To do: Answer with a number only: how many lines of the entries below contain the word "Limit"?

Saved entries:
··········

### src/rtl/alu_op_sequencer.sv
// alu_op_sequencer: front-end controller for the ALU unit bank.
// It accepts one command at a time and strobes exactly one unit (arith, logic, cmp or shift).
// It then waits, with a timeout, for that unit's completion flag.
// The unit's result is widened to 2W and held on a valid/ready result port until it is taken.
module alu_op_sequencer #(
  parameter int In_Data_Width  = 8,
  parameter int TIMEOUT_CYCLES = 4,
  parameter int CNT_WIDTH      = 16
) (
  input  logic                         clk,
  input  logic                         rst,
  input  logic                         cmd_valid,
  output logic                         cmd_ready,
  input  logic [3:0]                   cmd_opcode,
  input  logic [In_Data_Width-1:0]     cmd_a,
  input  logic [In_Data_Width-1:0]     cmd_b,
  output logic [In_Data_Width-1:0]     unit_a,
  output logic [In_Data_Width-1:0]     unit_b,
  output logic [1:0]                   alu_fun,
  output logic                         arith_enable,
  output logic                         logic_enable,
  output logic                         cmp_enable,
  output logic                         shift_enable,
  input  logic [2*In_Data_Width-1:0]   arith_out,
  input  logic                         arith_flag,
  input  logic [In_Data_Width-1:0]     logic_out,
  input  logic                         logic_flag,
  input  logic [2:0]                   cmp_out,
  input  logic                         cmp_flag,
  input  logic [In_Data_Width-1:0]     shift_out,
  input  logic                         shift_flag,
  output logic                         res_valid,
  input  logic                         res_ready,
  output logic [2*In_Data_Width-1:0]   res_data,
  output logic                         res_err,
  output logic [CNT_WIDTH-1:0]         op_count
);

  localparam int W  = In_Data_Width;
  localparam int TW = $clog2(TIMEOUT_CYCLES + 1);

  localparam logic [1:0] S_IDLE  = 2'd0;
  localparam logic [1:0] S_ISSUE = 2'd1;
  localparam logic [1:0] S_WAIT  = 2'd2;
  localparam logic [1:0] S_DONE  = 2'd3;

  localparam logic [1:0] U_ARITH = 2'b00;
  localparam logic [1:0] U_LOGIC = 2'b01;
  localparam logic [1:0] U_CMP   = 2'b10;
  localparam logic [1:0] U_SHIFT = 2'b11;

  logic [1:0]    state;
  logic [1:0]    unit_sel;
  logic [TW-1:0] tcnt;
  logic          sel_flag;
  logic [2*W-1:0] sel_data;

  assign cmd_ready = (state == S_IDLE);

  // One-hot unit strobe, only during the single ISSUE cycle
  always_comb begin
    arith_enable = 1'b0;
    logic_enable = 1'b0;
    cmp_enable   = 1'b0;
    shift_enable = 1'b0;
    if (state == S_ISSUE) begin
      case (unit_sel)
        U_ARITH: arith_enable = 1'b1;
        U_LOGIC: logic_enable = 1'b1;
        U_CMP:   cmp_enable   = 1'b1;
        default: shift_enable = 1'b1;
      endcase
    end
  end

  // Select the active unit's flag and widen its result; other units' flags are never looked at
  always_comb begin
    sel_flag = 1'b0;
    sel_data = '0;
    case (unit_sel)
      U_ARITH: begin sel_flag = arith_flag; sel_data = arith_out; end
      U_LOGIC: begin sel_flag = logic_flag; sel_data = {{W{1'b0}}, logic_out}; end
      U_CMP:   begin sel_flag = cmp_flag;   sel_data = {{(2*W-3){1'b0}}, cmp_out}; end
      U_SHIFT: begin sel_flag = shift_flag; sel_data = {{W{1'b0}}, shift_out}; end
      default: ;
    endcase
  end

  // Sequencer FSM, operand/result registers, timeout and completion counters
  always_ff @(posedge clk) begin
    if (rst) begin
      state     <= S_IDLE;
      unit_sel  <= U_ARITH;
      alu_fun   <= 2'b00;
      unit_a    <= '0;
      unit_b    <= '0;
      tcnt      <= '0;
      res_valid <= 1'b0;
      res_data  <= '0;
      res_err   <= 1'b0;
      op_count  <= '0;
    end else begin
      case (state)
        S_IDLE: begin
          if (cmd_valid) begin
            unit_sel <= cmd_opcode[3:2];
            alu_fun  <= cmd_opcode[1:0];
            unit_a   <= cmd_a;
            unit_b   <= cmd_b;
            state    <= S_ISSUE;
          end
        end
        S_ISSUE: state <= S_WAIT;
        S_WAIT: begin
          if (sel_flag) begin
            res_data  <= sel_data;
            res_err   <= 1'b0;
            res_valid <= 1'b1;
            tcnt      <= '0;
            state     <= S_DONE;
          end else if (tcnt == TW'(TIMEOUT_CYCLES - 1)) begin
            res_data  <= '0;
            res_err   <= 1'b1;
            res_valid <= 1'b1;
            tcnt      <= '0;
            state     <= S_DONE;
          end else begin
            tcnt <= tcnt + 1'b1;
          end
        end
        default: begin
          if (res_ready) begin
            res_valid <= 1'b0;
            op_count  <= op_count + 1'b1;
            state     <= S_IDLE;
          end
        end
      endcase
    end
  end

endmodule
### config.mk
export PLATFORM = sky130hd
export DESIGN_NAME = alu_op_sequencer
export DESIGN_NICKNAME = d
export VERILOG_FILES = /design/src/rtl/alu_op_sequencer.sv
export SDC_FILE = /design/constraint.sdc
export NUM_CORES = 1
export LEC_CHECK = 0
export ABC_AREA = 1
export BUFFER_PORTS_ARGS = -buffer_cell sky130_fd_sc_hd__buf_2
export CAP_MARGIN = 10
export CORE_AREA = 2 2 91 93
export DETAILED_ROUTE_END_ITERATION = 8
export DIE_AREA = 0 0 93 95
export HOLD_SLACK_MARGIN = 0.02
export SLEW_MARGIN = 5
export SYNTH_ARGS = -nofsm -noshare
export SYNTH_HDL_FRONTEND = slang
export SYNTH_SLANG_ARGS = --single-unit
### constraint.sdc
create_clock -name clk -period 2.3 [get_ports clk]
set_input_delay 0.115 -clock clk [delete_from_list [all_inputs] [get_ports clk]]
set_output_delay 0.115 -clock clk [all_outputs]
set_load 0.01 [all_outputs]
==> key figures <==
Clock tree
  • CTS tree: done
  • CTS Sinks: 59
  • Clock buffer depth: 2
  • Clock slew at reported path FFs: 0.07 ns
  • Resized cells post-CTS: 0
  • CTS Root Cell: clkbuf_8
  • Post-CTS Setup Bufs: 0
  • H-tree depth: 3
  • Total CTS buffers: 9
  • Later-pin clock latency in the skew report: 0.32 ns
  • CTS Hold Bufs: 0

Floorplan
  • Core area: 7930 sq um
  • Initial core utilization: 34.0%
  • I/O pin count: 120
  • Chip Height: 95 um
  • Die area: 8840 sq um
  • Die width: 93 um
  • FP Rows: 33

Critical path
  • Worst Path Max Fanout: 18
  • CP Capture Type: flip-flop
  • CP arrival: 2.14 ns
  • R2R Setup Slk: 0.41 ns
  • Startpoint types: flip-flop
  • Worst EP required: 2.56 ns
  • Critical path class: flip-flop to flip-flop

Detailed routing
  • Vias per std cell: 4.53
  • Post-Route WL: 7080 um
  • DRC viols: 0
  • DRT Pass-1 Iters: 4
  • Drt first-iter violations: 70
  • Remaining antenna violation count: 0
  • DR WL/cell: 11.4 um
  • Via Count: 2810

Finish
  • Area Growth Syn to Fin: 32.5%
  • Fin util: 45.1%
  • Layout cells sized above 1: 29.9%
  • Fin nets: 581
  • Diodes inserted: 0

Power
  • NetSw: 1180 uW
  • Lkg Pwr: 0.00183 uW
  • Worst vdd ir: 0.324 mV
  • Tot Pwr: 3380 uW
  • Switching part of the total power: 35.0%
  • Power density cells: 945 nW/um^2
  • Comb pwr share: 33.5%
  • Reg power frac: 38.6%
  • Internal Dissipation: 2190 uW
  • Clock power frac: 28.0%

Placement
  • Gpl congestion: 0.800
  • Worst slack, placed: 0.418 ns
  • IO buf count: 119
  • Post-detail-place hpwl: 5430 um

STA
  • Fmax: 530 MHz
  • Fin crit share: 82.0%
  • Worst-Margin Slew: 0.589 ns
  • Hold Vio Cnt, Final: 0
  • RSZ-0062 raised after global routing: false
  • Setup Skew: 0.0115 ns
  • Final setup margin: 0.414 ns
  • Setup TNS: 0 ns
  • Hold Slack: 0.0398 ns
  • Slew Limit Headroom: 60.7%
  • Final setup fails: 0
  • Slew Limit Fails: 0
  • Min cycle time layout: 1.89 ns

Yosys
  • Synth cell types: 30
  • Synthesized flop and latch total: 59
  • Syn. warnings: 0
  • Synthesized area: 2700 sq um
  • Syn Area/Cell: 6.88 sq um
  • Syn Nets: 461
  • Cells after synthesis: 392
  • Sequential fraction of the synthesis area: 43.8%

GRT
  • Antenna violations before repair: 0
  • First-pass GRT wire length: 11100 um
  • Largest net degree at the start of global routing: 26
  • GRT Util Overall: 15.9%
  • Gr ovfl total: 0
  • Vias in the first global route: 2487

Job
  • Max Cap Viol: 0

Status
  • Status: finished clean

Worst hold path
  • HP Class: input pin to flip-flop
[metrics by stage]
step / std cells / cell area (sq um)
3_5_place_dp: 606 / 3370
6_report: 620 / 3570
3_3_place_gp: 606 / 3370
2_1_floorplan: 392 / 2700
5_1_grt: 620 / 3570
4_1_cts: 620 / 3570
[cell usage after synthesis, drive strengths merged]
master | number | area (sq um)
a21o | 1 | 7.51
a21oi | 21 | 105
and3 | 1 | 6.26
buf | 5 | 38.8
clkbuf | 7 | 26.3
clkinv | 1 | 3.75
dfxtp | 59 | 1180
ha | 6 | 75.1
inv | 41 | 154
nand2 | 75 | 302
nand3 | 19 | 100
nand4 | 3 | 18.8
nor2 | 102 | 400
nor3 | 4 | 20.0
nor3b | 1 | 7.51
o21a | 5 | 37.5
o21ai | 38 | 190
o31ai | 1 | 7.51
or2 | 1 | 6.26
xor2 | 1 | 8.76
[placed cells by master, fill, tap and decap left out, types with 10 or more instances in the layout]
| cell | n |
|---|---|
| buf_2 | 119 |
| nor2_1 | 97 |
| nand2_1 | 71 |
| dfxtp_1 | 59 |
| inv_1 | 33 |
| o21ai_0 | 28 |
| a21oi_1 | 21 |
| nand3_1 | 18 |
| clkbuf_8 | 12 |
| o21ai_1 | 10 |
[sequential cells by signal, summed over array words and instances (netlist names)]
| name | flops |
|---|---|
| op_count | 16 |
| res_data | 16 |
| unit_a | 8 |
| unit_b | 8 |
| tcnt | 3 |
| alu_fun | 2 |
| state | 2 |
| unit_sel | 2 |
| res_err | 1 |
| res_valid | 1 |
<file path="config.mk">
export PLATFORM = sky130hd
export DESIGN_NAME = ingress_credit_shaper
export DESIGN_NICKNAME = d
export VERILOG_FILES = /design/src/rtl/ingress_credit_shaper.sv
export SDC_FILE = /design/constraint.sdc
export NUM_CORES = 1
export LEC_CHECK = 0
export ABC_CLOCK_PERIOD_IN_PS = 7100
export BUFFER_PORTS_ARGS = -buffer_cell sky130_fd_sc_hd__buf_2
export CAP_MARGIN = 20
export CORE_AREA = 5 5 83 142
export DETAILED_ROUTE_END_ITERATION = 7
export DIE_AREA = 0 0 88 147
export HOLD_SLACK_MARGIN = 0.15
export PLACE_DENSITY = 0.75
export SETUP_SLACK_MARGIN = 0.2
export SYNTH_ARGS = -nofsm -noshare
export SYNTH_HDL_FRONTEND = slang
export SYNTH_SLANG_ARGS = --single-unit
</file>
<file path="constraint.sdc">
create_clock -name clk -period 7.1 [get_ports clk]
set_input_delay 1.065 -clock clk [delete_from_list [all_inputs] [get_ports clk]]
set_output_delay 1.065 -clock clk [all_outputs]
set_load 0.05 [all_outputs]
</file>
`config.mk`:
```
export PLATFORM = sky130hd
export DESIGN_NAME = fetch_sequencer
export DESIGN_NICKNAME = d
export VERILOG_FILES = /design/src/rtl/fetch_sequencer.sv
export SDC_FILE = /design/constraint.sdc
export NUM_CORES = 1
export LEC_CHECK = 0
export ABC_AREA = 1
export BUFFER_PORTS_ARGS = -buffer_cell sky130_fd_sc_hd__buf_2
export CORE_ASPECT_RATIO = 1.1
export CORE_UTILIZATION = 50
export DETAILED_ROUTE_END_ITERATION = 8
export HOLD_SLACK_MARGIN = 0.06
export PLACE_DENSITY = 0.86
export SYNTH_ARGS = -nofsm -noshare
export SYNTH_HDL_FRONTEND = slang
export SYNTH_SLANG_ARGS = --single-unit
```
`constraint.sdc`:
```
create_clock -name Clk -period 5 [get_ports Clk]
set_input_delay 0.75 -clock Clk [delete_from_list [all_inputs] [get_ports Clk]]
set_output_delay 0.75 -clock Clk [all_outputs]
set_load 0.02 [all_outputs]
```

··········

Solution to the exercise: 2